━━━━━ RECORDS FOR THIS TASK ━━━━━

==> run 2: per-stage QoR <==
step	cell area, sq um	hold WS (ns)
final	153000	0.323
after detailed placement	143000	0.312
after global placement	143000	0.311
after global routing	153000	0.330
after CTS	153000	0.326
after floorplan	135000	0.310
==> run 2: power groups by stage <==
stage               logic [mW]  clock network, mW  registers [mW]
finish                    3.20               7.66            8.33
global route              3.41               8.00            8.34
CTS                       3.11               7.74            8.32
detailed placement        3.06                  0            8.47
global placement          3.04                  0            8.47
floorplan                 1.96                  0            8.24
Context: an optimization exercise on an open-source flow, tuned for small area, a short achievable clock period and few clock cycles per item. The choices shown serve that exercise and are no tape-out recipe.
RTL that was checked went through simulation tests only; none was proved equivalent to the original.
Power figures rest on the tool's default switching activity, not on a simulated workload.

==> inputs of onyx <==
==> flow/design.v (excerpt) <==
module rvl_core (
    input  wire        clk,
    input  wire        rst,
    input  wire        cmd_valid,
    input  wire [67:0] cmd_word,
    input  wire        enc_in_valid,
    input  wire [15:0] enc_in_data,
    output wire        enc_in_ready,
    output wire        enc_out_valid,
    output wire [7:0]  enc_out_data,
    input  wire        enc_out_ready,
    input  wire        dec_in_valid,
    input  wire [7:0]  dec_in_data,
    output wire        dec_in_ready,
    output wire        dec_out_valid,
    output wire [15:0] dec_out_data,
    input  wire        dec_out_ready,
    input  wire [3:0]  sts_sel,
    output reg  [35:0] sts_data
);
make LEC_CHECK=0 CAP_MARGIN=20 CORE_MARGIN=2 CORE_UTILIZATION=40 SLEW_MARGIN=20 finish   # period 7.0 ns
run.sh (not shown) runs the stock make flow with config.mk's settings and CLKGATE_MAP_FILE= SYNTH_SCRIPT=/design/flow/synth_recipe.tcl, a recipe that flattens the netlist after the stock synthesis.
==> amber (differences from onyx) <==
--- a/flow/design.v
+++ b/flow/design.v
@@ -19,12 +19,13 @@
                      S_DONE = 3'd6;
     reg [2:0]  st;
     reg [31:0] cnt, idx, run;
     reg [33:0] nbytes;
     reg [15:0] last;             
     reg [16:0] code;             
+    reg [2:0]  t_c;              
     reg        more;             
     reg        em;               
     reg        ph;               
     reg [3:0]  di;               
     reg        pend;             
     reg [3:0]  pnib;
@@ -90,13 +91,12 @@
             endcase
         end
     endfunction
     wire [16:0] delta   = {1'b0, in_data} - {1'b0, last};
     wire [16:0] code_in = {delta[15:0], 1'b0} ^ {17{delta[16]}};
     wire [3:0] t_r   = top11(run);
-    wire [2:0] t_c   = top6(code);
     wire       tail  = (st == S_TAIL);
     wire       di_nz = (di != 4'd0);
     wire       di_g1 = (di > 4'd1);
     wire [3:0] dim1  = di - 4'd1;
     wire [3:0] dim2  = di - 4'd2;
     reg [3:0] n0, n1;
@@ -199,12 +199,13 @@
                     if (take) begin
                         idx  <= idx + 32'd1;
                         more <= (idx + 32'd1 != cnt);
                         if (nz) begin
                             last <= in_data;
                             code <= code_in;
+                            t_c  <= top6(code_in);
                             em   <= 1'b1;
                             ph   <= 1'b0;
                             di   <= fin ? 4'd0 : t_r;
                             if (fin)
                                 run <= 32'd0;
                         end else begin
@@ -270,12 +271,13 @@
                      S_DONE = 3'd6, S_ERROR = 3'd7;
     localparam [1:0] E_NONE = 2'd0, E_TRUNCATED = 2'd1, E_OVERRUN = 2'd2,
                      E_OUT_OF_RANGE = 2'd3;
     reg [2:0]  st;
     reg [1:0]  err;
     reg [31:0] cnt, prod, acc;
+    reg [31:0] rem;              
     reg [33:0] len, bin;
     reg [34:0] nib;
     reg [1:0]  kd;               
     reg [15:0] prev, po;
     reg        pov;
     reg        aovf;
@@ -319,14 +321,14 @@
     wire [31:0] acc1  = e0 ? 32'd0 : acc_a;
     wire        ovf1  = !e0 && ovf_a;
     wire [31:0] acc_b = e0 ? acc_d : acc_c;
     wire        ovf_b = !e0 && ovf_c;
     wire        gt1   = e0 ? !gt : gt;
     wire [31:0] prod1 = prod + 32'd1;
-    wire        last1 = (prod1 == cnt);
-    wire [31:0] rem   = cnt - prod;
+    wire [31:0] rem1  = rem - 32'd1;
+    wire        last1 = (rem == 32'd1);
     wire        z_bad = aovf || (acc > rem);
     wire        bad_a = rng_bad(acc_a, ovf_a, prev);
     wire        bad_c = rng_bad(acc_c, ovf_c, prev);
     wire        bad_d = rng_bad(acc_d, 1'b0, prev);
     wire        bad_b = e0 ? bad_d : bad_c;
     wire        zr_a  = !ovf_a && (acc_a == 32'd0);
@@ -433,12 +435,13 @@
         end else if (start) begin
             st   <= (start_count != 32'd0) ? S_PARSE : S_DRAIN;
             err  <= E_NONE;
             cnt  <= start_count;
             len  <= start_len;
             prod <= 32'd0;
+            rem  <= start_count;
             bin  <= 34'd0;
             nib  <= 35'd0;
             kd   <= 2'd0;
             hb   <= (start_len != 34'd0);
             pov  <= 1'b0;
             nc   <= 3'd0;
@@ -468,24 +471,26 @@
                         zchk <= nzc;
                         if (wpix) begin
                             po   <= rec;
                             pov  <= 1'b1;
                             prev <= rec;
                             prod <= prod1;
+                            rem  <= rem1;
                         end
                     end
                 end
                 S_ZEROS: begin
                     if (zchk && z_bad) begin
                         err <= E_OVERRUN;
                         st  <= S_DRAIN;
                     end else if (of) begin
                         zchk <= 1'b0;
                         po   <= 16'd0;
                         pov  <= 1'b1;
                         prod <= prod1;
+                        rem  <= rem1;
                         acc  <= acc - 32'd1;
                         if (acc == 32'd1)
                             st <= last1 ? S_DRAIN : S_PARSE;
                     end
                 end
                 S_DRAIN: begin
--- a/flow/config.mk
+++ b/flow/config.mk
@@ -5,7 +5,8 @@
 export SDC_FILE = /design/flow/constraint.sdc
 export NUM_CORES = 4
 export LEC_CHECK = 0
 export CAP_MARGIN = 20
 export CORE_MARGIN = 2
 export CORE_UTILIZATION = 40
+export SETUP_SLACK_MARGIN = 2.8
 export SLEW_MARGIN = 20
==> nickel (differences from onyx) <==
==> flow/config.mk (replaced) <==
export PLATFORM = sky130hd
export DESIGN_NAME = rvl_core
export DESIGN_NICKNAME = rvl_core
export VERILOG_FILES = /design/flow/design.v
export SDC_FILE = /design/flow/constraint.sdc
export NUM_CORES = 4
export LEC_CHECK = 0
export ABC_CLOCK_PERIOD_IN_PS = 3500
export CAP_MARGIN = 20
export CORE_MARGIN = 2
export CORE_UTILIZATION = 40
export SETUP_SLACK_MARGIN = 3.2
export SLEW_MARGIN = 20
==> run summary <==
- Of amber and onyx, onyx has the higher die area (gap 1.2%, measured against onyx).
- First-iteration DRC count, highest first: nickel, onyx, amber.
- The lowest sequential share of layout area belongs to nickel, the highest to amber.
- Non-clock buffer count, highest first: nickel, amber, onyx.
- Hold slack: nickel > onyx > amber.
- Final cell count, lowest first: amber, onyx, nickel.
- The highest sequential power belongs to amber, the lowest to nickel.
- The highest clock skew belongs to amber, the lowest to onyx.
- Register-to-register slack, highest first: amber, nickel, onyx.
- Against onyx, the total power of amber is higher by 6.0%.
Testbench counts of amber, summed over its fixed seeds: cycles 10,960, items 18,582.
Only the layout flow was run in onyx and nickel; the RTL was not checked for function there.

━━━━━

#### THE TASK
Extract exactly the leading lines of the data, stopping at and including the line with "run 2: power".

#### EXERCISE RESPONSE
==> run 2: per-stage QoR <==
step	cell area, sq um	hold WS (ns)
final	153000	0.323
after detailed placement	143000	0.312
after global placement	143000	0.311
after global routing	153000	0.330
after CTS	153000	0.326
after floorplan	135000	0.310
==> run 2: power groups by stage <==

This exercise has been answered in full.